Well I know almost for sure that this cycle is a bust, I think. Actually I'm not really sure what to think. I THINK today is 14 days past ovulation so I THINK I should be getting my period either today or tomorrow. I really need this cycle to start on time for a couple of reasons.
1) I have to get a day 3 FSH prior to starting my BCP. Doesn't seem like a big deal except that I have two acupuncture appointments this week and we're leaving for Canada on Thursday. If AF doesn't come on time I'll either have to cancel one of my appointments or figure out if there is a lab near the boarder that will take my insurance. I might just call my RN once AF arrives and ask exactly how necessary the FSH is at this point.
2) Hammer and I were invited to stay in Marco Island with his aunt in October. Our concern is that if we don't start this cycle on time we'll end up missing out on the trip because our transfer will be that same week. Obviously the transfer is the priority but who wouldn't want to spend their 1 -1 1/2 week wait by lying on a beach.

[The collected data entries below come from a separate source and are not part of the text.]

===== src/rtl/fixed_subtractor_pipe.sv =====
// Two-stage pipelined sign-magnitude subtractor c = a - b with valid/ready
// handshakes on both sides. Stage 1 latches operands and the magnitude
// compare; stage 2 latches the saturated result. Up to two beats buffer.
module fixed_subtractor_pipe
  import fixed_subtractor_pipe_pkg::*;
#(
  parameter int WL  = WL_DEFAULT,
  parameter int IWL = IWL_DEFAULT
) (
  input  logic          clk,
  input  logic          rst,
  input  logic          in_valid,
  output logic          in_ready,
  input  logic [WL-1:0] a,
  input  logic [WL-1:0] b,
  output logic          out_valid,
  input  logic          out_ready,
  output logic [WL-1:0] c,
  output logic          ovf
);

  localparam addsub_op_e OP = OP_SUB;

  logic          s1_valid;
  logic          s1_a_sign;
  logic          s1_sb_eff;
  logic [WL-2:0] s1_a_mag;
  logic [WL-2:0] s1_b_mag;
  logic          s1_a_ge_b;

  logic          s2_valid;
  logic [WL-1:0] c_q;
  logic          ovf_q;

  logic          s1_adv;
  logic          s2_adv;
  logic [WL-1:0] core_c;
  logic          core_ovf;

  assign s2_adv    = ~s2_valid | out_ready;
  assign s1_adv    = ~s1_valid | s2_adv;
  assign in_ready  = s1_adv;
  assign out_valid = s2_valid;
  assign c         = c_q;
  assign ovf       = ovf_q;

  // Stage 1: capture operands, the effective subtrahend sign and the
  // magnitude compare whenever the stage is free to move.
  always_ff @(posedge clk) begin
    if (rst) begin
      s1_valid  <= 1'b0;
      s1_a_sign <= 1'b0;
      s1_sb_eff <= 1'b0;
      s1_a_mag  <= '0;
      s1_b_mag  <= '0;
      s1_a_ge_b <= 1'b0;
    end else if (s1_adv) begin
      s1_valid <= in_valid;
      if (in_valid) begin
        s1_a_sign <= a[WL-1];
        s1_sb_eff <= b[WL-1] ^ (OP == OP_SUB);
        s1_a_mag  <= a[WL-2:0];
        s1_b_mag  <= b[WL-2:0];
        s1_a_ge_b <= (a[WL-2:0] >= b[WL-2:0]);
      end
    end
  end

  sm_addsub_core #(
    .WL(WL)
  ) u_core (
    .a_sign(s1_a_sign),
    .b_sign(s1_sb_eff),
    .a_mag (s1_a_mag),
    .b_mag (s1_b_mag),
    .a_ge_b(s1_a_ge_b),
    .c     (core_c),
    .ovf   (core_ovf)
  );

  // Stage 2: register the result; it holds while the consumer stalls.
  always_ff @(posedge clk) begin
    if (rst) begin
      s2_valid <= 1'b0;
      c_q      <= '0;
      ovf_q    <= 1'b0;
    end else if (s2_adv) begin
      s2_valid <= s1_valid;
      if (s1_valid) begin
        c_q   <= core_c;
        ovf_q <= core_ovf;
      end
    end
  end

endmodule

Right now I don't feel at all like I'm going to start soon and that is making me quite nervous. I even had a script for prom.etri.um but my RE did say that if I O'd on the script my body would still be controlling when my period started. Basically, I'd be in this situation with or without having taken the prom.etri.um. *sigh*
Please, for once, cooperate with me. I'd like to think that you would want to get this show on the road as much as the rest of me. I know these past few months haven't been easy and what I'm about to do to you might end up in 9 months of housing a small human but if you read your job description you'd notice that was part of the deal any way. I can't promise that you won't go through another miscarriage (which was not fun for either of us) but if it works it will be worth it. What I can promise is that I'll never turn you into the octo-ute.